▶ _Exercise brief_:
If a line in the listing includes the word "lanes", copy it out.

--- Stored data Enclosed Below ---

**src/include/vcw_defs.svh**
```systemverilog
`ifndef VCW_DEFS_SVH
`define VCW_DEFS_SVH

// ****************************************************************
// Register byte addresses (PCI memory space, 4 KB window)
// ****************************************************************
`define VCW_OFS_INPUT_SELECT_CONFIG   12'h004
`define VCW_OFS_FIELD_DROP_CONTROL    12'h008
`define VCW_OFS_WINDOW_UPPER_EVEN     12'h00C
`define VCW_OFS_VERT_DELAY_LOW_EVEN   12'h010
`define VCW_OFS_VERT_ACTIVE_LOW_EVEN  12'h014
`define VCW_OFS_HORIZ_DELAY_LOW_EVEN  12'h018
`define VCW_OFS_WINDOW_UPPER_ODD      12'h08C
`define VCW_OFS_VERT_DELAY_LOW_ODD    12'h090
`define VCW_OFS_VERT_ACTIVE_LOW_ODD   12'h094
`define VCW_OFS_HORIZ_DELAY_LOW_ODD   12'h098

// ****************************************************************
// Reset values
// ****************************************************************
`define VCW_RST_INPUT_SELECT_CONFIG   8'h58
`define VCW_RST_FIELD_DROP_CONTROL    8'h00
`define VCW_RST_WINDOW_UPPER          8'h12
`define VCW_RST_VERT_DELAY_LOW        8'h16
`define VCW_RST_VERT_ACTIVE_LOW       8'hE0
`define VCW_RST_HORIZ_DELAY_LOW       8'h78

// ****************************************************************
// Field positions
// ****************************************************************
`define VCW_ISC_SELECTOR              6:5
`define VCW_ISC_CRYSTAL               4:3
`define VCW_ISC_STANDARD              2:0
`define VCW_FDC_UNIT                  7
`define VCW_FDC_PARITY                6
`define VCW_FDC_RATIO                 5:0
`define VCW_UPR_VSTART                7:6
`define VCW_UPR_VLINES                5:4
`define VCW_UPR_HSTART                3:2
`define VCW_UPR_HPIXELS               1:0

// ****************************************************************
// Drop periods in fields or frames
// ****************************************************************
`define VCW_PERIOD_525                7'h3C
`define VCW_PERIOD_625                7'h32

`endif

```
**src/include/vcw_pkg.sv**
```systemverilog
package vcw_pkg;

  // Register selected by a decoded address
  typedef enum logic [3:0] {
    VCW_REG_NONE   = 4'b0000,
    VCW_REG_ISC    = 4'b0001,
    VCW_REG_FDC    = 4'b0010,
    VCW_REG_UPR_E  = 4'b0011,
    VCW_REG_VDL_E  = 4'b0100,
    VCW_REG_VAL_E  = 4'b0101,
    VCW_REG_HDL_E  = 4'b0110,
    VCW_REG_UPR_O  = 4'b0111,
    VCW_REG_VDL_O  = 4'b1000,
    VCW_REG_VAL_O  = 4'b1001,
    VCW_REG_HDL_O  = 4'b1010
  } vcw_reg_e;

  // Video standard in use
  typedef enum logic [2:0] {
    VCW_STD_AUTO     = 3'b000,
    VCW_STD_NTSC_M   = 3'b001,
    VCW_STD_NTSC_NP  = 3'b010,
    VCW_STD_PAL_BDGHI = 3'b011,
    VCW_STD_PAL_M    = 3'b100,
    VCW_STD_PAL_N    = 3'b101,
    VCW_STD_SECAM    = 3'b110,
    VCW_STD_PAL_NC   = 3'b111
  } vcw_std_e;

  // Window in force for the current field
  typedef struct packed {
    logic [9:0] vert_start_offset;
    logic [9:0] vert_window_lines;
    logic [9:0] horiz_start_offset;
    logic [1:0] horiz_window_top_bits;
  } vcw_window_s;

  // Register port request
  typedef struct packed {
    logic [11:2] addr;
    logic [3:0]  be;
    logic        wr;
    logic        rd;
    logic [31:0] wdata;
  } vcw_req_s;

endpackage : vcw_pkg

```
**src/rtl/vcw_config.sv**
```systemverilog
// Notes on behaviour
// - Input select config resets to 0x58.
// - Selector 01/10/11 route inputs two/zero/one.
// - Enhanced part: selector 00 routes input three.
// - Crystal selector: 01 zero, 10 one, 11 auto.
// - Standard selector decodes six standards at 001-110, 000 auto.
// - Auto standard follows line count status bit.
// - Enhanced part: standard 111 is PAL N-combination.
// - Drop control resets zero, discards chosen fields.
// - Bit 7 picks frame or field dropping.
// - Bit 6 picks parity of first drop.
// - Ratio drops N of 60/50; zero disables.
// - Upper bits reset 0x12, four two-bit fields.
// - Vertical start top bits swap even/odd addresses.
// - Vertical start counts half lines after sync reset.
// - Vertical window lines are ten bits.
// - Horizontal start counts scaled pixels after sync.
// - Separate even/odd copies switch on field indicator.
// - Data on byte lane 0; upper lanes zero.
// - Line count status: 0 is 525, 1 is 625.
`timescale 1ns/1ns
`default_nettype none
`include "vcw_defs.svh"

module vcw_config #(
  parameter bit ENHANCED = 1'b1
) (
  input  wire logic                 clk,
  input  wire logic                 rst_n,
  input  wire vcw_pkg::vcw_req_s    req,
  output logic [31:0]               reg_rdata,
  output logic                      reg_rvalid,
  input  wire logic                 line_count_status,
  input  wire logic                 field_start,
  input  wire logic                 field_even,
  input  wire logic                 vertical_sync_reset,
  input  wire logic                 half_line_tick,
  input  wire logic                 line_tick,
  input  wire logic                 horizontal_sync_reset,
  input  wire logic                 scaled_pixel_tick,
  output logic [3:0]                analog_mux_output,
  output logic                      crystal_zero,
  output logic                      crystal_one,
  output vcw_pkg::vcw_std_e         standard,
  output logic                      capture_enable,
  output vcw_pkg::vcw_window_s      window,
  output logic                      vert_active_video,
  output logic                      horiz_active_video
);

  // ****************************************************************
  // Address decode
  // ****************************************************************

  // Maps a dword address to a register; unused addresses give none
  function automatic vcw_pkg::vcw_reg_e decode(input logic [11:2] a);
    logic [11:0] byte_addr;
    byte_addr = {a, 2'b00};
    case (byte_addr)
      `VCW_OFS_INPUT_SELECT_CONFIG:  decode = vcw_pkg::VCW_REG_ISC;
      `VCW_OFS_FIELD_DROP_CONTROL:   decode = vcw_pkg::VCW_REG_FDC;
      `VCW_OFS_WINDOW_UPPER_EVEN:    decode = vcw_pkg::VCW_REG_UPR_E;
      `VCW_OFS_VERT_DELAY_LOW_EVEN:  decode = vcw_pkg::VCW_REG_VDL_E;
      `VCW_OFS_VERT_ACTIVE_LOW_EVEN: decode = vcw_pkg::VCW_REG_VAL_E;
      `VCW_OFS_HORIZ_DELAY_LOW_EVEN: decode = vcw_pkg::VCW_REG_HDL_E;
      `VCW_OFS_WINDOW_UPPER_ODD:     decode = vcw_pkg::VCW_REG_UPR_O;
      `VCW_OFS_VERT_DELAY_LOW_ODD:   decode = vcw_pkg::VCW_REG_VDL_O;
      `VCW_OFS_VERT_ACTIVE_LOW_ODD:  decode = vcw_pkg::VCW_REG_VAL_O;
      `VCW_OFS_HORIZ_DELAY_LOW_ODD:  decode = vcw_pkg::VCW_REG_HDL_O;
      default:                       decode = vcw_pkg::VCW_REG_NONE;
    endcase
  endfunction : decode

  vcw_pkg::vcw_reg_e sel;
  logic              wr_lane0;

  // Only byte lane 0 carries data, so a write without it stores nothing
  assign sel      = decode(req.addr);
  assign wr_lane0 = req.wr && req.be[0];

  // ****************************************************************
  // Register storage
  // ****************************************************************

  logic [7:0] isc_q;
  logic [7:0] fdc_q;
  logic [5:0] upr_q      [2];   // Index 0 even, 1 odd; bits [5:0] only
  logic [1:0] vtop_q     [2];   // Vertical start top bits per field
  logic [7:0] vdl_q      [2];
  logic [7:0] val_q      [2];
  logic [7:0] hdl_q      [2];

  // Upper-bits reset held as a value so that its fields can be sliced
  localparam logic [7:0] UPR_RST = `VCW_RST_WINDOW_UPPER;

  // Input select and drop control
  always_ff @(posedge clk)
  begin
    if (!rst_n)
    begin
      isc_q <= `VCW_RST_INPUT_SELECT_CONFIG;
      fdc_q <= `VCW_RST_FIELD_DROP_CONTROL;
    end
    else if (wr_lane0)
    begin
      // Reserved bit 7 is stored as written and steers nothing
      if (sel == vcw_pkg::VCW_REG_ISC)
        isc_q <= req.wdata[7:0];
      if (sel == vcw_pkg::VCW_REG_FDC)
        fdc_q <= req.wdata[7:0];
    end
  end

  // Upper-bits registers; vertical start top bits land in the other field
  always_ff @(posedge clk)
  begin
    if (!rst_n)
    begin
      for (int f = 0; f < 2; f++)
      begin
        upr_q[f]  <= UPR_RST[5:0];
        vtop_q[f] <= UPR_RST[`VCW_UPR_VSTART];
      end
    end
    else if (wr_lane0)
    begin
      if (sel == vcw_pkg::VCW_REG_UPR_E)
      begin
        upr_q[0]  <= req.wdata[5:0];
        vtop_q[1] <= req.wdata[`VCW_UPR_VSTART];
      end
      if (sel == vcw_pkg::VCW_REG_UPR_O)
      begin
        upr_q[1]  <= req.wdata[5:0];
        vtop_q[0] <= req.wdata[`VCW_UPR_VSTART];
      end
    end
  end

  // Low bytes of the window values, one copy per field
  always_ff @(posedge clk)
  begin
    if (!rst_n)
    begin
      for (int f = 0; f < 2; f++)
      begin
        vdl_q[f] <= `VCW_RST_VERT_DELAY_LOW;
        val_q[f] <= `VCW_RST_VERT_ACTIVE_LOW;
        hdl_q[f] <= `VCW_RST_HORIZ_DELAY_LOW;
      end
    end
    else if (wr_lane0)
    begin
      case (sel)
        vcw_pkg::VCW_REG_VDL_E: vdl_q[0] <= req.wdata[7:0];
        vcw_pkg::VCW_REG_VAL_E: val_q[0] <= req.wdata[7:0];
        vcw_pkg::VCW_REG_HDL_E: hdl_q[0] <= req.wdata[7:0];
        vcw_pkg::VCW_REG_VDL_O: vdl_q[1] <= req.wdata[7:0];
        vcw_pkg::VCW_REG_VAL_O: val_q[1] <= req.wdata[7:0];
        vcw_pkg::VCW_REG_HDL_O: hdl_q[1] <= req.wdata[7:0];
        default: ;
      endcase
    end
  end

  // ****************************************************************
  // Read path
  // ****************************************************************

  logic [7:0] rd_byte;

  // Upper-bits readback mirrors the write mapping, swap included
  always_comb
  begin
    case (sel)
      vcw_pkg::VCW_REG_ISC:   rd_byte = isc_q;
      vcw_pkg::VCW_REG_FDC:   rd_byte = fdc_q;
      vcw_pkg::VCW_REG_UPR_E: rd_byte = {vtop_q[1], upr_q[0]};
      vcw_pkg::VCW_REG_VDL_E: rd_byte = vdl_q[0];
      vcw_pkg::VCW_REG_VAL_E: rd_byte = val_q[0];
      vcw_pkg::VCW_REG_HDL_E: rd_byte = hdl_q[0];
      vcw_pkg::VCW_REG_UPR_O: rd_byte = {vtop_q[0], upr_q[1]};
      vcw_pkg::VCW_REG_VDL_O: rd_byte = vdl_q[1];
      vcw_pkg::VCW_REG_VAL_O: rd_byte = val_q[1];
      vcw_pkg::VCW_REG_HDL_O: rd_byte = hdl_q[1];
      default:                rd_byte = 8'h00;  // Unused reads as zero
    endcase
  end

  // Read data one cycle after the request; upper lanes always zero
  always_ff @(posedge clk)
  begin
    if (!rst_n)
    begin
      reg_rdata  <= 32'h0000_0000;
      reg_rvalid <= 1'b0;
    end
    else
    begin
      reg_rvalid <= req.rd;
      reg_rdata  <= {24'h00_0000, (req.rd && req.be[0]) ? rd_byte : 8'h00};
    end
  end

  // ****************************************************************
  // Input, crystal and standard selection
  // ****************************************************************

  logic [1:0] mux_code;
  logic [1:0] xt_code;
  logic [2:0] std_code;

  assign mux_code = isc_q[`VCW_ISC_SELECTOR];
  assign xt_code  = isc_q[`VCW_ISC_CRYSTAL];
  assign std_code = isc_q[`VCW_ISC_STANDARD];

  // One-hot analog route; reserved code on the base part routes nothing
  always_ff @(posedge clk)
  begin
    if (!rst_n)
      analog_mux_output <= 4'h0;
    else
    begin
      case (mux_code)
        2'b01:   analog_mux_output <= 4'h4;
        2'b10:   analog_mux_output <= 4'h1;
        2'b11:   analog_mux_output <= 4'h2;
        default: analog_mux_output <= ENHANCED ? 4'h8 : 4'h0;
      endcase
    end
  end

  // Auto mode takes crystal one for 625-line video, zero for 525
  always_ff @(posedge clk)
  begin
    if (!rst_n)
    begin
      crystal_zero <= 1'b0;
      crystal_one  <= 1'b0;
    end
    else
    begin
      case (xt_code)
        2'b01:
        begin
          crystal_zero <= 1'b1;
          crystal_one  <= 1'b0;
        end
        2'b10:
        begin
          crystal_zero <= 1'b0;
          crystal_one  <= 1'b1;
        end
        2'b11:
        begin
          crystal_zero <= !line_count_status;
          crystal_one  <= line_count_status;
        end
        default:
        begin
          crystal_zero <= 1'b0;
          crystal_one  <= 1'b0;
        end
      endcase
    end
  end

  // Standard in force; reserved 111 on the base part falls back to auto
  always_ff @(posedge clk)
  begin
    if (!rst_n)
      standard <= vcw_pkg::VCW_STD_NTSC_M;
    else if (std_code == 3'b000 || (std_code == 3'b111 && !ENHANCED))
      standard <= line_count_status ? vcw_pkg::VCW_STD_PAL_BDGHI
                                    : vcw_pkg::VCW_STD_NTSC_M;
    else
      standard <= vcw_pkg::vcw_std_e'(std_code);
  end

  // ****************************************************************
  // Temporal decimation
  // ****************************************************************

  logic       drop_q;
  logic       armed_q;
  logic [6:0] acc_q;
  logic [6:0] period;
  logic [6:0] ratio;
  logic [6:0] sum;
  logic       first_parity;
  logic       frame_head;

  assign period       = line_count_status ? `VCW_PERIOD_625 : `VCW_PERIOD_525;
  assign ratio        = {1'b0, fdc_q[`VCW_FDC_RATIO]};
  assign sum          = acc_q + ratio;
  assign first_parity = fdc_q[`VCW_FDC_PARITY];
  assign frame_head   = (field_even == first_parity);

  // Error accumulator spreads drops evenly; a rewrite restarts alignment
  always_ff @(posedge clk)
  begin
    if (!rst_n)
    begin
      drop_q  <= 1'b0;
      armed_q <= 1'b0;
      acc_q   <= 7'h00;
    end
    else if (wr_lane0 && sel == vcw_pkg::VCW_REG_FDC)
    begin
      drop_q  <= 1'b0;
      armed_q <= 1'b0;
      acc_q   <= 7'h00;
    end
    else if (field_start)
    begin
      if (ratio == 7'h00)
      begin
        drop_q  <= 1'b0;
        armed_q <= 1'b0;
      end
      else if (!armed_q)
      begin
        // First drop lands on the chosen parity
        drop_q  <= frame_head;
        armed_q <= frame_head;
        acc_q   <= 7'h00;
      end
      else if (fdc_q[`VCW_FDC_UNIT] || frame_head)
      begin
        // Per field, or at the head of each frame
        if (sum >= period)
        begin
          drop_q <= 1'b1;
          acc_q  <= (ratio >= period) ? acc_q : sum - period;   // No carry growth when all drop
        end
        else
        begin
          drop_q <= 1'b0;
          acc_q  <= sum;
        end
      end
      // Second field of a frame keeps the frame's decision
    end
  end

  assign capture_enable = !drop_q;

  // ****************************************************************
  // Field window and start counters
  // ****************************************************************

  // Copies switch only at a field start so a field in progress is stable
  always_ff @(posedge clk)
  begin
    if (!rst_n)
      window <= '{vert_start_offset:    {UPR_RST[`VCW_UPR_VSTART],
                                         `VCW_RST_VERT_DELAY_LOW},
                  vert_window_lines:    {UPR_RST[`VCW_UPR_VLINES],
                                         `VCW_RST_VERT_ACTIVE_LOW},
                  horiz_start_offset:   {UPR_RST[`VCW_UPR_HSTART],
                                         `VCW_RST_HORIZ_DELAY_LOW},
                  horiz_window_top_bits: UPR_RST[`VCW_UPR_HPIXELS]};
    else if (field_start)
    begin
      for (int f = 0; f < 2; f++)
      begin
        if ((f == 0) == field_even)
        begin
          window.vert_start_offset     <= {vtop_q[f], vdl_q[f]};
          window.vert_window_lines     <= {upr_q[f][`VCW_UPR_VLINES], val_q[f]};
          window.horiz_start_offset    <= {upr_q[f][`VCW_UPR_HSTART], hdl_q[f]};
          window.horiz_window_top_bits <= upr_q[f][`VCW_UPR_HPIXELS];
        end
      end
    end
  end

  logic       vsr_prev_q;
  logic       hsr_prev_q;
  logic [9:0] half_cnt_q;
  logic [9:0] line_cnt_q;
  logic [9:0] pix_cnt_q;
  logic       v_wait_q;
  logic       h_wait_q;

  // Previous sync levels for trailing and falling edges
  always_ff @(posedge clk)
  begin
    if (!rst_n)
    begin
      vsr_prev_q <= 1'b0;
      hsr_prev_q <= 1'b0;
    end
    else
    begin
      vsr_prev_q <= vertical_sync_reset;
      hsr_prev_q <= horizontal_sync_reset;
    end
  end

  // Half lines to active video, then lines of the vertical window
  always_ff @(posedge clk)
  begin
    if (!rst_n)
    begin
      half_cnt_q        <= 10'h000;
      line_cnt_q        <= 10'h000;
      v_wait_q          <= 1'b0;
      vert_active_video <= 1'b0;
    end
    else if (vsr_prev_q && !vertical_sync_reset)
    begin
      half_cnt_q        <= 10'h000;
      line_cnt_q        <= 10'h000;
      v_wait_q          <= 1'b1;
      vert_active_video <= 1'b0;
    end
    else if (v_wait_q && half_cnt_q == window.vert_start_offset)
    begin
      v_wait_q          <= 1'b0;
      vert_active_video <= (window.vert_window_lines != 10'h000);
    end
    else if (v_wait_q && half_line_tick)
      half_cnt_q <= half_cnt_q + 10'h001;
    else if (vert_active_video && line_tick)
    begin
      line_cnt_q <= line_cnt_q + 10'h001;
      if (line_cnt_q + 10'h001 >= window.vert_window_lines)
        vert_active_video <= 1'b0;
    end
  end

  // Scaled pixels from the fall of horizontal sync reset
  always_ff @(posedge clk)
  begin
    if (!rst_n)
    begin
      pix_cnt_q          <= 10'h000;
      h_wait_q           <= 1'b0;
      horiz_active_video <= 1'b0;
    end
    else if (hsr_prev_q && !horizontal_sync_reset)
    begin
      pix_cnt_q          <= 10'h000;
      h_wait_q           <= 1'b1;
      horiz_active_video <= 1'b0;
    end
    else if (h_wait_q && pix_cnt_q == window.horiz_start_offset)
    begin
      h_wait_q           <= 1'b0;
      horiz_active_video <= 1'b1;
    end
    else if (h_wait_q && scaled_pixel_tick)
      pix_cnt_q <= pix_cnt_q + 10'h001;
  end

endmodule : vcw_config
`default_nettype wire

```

--- End of Enclosed Stored data ---

▶ _Task solution_:
// - Data on byte lane 0; upper lanes zero.
  // Read data one cycle after the request; upper lanes always zero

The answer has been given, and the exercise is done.